The following types of injuries or illnesses are to be privacy concern cases and identifying information should not be on Form 300:

  • an injury or illness to an intimate body part or to the reproductive system
  • an injury or illness resulting from a sexual assault
  • a mental illness
  • a case of HIV infection, hepatitis, or tuberculosis
  • a needlestick injury or cut from a sharp object that is contaminated with blood or other potentially infectious material
  • other illnesses, if the employee independently and voluntarily requests that his or her name not be entered on the log.

You must not enter the employee's name on the Form 300 (log) for these cases. Instead, enter "privacy case" in the space normally used for the employee's name.

You must keep a separate, confidential list of the case numbers and employee names for privacy concern cases so you can update and provide information to the government if needed.

OSHA and Workers' Compensation

Classifying Injuries

An injury is any wound or damage to the body resulting from an event in the work environment.

Examples: cut, puncture, laceration, abrasion, fracture, bruise, contusion, chipped tooth, amputation, insect bite, electrocution, or a thermal, chemical, electrical or radiation burn. Sprain and strain injuries to muscles, joints and connective tissues are classified as injuries when they result from a slip, trip, fall or other similar accidents.

OSHA and Workers' Compensation

Classifying Illnesses

Skin diseases or disorders that are caused by work exposure to chemicals, plants or other substances.

Respiratory conditions associated with breathing hazardous biological agents, chemicals, dust, gases, vapors or fumes at work.

Poisoning evidenced by abnormal concentrations of toxic substances in blood, other tissues, other bodily fluids or the breath that are caused by the ingestion or absorption of toxic substances into the body.

Hearing loss (noise-induced).

Other occupational illnesses (heatstroke, sunstroke, heat exhaustion, heat stress and other effects of environmental heat; freezing, frostbite and other effects of exposure to low temperatures, etc.

OSHA and Workers' Compensation

Keeping the records straight...

When do you post the Summary (Form 300A)?

Only the summary is posted by February 1 of the year following the year covered by the form and keep it posted until April 30 of that year.

How long must you keep the Log and Summary on file?

All records must be kept on file for 5 years following the year to which they pertain.

Do you have to send these forms to OSHA at the end of the year?

No, not unless specifically asked for.

OSHA and Workers' Compensation

How to fill out the Log (Form 300)

Osha log

 

1. Be as specific as possible. You can use two lines if you need more room.

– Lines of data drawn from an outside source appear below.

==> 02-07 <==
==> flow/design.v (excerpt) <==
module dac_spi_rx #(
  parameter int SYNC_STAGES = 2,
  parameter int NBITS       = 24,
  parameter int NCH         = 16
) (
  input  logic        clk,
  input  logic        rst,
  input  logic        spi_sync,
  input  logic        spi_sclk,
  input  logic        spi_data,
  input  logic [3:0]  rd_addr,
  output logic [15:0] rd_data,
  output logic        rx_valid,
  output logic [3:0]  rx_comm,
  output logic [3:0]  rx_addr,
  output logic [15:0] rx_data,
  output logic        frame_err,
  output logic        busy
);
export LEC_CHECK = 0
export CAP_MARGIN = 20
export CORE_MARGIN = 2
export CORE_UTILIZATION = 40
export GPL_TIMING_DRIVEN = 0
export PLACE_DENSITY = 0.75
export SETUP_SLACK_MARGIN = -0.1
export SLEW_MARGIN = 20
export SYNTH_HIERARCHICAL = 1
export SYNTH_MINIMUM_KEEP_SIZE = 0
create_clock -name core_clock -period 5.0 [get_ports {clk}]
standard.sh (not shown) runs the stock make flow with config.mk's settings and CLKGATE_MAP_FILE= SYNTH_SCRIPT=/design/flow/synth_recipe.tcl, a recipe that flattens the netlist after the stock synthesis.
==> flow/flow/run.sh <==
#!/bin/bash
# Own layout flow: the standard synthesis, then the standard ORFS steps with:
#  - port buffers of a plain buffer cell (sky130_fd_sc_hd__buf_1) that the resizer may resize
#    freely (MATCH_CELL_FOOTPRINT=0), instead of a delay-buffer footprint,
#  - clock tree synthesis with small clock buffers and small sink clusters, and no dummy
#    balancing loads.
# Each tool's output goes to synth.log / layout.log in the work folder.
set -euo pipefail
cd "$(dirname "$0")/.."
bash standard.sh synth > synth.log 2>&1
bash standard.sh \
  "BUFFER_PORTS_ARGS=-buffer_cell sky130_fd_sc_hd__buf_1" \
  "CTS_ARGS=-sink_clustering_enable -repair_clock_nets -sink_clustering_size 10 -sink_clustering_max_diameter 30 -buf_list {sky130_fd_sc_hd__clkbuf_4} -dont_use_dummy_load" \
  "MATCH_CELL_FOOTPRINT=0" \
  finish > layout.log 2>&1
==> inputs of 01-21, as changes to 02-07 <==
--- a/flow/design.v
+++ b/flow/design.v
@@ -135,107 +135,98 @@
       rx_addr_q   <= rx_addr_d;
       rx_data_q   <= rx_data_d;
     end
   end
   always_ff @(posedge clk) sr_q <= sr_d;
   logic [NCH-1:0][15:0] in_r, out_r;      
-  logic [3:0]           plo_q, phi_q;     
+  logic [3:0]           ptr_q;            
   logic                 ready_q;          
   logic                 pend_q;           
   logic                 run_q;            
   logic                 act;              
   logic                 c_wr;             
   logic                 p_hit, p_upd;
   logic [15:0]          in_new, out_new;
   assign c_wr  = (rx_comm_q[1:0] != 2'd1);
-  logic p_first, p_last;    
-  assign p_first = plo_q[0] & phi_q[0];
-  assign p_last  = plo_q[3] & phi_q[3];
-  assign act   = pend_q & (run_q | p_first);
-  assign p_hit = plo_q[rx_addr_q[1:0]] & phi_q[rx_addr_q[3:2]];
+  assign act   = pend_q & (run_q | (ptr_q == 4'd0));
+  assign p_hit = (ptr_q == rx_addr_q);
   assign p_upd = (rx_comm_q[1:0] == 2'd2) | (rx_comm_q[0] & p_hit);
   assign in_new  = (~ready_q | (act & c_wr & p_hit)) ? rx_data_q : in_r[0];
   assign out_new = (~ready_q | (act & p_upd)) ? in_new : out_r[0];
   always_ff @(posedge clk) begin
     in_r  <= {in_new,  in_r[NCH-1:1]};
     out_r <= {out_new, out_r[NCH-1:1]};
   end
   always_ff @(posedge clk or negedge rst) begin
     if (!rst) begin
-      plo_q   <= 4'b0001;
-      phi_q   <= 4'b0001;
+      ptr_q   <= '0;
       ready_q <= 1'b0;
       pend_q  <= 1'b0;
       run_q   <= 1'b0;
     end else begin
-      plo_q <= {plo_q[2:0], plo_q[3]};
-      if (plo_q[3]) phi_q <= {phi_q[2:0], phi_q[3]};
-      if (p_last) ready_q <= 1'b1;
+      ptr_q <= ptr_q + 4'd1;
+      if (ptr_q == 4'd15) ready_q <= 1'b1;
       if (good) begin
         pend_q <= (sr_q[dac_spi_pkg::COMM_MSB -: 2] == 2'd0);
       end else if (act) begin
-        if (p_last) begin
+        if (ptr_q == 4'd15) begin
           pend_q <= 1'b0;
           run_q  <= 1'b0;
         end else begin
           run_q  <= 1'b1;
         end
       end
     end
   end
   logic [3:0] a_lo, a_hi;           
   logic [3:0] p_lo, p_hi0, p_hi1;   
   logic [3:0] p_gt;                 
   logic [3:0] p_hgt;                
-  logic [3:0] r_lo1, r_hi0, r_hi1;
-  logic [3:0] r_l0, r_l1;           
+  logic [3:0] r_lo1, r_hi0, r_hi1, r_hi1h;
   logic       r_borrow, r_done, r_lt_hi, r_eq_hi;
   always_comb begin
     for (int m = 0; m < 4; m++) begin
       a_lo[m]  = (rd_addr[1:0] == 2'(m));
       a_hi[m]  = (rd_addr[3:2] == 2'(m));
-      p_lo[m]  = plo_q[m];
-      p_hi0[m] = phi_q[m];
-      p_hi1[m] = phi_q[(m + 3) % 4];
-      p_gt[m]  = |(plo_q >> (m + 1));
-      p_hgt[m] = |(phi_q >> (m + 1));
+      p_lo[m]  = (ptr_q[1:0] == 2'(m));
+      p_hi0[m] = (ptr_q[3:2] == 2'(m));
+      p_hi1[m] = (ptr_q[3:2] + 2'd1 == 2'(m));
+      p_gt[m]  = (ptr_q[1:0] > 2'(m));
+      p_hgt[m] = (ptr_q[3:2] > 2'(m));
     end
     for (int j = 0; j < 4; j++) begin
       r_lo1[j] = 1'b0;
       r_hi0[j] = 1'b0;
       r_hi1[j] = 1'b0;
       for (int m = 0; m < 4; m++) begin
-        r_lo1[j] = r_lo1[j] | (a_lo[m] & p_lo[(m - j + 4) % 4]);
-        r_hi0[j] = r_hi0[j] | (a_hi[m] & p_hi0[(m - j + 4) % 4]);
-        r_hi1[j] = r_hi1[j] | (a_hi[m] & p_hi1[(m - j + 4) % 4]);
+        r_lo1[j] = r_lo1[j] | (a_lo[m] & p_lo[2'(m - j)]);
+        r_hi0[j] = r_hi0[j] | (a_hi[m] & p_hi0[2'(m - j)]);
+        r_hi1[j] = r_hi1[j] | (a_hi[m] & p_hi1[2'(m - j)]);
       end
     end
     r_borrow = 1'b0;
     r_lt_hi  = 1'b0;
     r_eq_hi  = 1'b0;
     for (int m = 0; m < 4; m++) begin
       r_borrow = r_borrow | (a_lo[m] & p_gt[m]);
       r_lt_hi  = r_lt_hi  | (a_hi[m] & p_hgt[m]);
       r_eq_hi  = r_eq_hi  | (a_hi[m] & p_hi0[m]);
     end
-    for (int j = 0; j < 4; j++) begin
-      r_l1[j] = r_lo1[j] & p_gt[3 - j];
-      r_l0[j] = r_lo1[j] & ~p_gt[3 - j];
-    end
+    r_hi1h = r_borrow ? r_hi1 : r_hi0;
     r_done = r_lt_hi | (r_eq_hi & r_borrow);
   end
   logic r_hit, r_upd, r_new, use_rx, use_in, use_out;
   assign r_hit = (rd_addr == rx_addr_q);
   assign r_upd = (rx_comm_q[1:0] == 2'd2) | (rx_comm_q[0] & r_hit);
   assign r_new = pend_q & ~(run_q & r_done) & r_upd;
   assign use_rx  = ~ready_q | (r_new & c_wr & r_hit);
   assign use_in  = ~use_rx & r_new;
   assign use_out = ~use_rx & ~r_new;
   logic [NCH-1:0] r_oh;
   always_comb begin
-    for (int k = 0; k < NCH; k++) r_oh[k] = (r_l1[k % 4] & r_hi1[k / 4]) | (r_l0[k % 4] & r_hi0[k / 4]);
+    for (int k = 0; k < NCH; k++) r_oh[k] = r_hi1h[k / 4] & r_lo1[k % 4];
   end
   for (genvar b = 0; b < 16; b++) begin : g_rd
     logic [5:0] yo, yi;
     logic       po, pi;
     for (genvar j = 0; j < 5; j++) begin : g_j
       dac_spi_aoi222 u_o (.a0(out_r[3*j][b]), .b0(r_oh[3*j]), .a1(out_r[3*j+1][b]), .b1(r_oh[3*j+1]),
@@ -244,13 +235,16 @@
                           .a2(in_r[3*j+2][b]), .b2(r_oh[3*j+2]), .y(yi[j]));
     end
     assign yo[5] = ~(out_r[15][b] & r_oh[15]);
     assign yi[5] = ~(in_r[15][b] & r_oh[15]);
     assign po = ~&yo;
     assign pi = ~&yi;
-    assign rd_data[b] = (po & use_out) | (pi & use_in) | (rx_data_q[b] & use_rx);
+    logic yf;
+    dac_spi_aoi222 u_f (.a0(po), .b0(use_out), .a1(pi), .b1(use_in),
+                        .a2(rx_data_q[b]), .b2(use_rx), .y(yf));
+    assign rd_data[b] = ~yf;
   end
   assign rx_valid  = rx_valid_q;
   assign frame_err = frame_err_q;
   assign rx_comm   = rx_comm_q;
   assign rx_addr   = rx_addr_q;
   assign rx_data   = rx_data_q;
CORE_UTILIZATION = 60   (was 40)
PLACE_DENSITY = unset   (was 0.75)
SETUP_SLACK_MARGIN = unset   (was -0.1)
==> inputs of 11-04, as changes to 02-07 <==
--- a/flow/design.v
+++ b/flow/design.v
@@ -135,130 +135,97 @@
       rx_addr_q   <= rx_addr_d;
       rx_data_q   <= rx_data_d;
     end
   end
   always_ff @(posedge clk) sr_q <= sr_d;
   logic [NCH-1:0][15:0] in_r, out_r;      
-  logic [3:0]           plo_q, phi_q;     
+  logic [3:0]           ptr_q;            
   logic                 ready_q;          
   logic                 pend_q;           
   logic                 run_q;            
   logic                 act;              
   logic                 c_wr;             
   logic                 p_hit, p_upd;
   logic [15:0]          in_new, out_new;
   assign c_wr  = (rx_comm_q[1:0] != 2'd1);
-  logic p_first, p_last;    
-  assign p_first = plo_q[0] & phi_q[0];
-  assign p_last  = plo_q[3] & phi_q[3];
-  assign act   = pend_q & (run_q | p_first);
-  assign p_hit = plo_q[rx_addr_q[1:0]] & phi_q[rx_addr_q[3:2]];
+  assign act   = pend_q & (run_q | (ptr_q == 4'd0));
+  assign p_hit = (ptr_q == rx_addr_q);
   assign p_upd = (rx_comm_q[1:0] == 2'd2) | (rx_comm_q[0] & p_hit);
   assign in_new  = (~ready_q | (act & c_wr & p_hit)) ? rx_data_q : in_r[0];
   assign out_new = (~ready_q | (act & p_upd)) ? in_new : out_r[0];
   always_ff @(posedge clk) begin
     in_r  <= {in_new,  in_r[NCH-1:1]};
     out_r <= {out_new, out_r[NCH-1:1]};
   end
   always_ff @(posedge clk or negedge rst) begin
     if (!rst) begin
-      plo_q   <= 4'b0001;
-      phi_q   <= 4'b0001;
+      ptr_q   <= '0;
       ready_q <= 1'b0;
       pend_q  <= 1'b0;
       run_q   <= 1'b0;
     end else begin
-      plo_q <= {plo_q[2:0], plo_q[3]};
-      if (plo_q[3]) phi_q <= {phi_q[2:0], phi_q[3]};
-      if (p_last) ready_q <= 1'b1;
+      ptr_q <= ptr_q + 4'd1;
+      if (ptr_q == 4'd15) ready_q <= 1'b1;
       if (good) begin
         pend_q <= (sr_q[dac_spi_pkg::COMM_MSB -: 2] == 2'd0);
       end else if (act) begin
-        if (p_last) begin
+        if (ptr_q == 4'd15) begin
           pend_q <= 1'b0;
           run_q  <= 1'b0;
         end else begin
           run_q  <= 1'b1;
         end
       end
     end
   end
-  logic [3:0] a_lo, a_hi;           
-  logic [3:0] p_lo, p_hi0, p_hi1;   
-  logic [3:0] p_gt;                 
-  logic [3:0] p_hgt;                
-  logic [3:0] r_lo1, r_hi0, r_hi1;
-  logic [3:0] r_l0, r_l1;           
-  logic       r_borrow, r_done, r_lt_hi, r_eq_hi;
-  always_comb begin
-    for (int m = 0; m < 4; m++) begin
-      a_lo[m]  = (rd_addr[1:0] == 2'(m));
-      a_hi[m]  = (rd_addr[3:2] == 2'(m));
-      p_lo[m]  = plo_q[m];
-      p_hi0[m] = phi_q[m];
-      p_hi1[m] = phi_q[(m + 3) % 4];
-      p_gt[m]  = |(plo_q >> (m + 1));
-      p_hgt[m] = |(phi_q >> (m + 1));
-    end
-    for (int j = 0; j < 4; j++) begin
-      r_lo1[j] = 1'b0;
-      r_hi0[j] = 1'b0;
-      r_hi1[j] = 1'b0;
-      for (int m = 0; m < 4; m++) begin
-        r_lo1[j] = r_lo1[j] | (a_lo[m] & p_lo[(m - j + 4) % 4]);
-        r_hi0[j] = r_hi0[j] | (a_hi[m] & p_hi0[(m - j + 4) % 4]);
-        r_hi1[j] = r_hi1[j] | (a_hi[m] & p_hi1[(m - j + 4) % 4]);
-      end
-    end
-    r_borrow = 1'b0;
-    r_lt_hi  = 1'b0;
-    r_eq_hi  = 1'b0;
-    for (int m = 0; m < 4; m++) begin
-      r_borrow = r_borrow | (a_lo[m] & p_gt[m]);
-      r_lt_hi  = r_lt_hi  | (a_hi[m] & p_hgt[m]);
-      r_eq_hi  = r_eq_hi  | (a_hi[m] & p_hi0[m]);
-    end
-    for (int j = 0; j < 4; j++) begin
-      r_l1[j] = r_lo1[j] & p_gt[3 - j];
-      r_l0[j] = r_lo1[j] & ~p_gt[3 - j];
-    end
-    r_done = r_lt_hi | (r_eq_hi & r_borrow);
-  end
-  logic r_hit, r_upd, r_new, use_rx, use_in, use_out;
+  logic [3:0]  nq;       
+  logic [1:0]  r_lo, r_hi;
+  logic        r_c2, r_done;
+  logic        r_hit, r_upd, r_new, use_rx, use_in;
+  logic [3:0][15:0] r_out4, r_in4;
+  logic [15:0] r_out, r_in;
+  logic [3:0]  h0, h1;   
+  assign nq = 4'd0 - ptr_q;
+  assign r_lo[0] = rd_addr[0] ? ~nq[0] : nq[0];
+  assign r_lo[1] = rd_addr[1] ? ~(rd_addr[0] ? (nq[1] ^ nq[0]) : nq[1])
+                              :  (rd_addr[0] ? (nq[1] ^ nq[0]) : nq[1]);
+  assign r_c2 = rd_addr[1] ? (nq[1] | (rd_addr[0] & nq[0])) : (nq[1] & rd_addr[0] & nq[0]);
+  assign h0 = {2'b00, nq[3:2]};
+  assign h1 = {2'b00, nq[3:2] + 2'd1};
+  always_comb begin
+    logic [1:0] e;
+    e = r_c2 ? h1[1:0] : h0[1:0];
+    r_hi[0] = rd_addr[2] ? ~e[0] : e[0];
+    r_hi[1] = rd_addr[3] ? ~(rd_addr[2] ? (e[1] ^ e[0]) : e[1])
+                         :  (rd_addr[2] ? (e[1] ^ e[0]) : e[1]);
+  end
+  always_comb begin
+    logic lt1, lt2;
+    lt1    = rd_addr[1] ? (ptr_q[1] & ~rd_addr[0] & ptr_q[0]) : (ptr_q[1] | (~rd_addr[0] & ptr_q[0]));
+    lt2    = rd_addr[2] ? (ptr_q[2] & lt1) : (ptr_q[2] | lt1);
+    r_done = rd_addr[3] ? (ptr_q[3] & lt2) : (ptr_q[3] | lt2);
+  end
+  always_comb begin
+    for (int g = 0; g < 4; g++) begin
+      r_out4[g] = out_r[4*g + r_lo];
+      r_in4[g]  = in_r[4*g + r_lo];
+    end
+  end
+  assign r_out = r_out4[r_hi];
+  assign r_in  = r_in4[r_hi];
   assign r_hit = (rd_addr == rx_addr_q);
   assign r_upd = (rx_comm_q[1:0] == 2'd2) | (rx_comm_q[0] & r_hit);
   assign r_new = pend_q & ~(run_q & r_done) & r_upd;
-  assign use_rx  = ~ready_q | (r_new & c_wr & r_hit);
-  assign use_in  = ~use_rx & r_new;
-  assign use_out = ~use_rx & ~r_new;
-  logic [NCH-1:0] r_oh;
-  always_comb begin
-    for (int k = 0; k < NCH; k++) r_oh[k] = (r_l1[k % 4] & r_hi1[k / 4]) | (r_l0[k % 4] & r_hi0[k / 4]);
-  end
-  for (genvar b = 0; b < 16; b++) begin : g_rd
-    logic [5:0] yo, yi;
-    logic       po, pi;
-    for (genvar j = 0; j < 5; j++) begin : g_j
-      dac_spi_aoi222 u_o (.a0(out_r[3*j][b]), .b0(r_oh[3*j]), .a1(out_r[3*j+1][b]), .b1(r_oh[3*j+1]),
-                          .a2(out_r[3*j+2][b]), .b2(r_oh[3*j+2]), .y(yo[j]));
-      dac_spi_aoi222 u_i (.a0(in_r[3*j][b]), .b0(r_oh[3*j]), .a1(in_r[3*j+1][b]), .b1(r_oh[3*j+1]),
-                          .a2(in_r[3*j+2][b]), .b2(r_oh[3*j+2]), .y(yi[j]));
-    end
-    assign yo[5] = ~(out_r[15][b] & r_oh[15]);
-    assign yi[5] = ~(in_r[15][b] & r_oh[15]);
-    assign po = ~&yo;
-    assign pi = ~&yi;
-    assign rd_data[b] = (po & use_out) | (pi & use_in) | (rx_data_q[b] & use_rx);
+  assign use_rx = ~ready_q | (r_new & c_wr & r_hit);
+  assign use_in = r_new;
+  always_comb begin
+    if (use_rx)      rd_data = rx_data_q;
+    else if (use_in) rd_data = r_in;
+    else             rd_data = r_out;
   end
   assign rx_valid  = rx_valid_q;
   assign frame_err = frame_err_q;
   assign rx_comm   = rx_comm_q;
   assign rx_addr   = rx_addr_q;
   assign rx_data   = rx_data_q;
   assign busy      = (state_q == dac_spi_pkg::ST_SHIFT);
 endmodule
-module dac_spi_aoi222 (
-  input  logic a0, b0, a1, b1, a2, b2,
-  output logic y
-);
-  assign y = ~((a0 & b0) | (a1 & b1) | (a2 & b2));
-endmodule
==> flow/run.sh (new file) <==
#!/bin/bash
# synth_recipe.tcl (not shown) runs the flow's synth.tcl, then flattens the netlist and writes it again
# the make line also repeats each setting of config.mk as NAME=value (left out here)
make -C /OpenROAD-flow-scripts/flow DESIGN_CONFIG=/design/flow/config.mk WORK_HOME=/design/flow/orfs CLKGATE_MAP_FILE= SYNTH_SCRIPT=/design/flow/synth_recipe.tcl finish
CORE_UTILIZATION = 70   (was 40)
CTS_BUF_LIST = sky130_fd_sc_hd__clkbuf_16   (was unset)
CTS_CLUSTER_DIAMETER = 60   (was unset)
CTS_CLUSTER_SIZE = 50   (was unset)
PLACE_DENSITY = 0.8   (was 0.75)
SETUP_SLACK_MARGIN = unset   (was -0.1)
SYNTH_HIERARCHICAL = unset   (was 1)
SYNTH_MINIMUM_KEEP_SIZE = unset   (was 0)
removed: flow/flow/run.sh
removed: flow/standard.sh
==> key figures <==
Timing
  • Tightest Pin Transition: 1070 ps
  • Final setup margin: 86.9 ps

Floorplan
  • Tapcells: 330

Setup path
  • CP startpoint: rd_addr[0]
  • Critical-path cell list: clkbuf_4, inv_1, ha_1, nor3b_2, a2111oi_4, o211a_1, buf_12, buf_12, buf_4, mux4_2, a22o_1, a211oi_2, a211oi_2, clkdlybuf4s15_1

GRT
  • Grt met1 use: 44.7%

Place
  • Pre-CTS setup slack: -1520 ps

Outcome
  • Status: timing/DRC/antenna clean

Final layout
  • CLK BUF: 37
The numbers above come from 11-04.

2. Revise the log if the injury or illness progresses and the outcome is more serious than you originally recorded for the case. Cross out, erase or white-out the original entry.

3 and 4. Note whether the case involves an injury or illness.

OSHA and Workers' Compensation

How to fill out the Summary (Form 300A)

Osha summary

 

The Summary (Form 300A) must be filled out and posted by February 1 of each year for the year prior. It must be posted in an area where all employees can view it. It is to be posted until April 30.

The Summary must be posted even if no injuries or illnesses were recorded or occurred.

OSHA and Workers' Compensation

Filling out the Injury and Illness Incident Report

This document will be used when reporting a work-related injury or illness. This document is then scanned and sent to [email protected] for review.

Be sure to enter all corresponding information from this report to the Log (Form 300).

You must fill out this form within 7 calendar days after you receive information that a recordable work-related injury or illness occurred.

This form must be kept on file for 5 years following the year to which it pertains.

 

 

OSHA and Workers' Compensation

Accessing Information on OSHA

All the documents needed and instructions can be accessed on Dropbox under "OSHA Docs". If you have any questions or need assistance with specific cases, consult those documents or consult with Ami.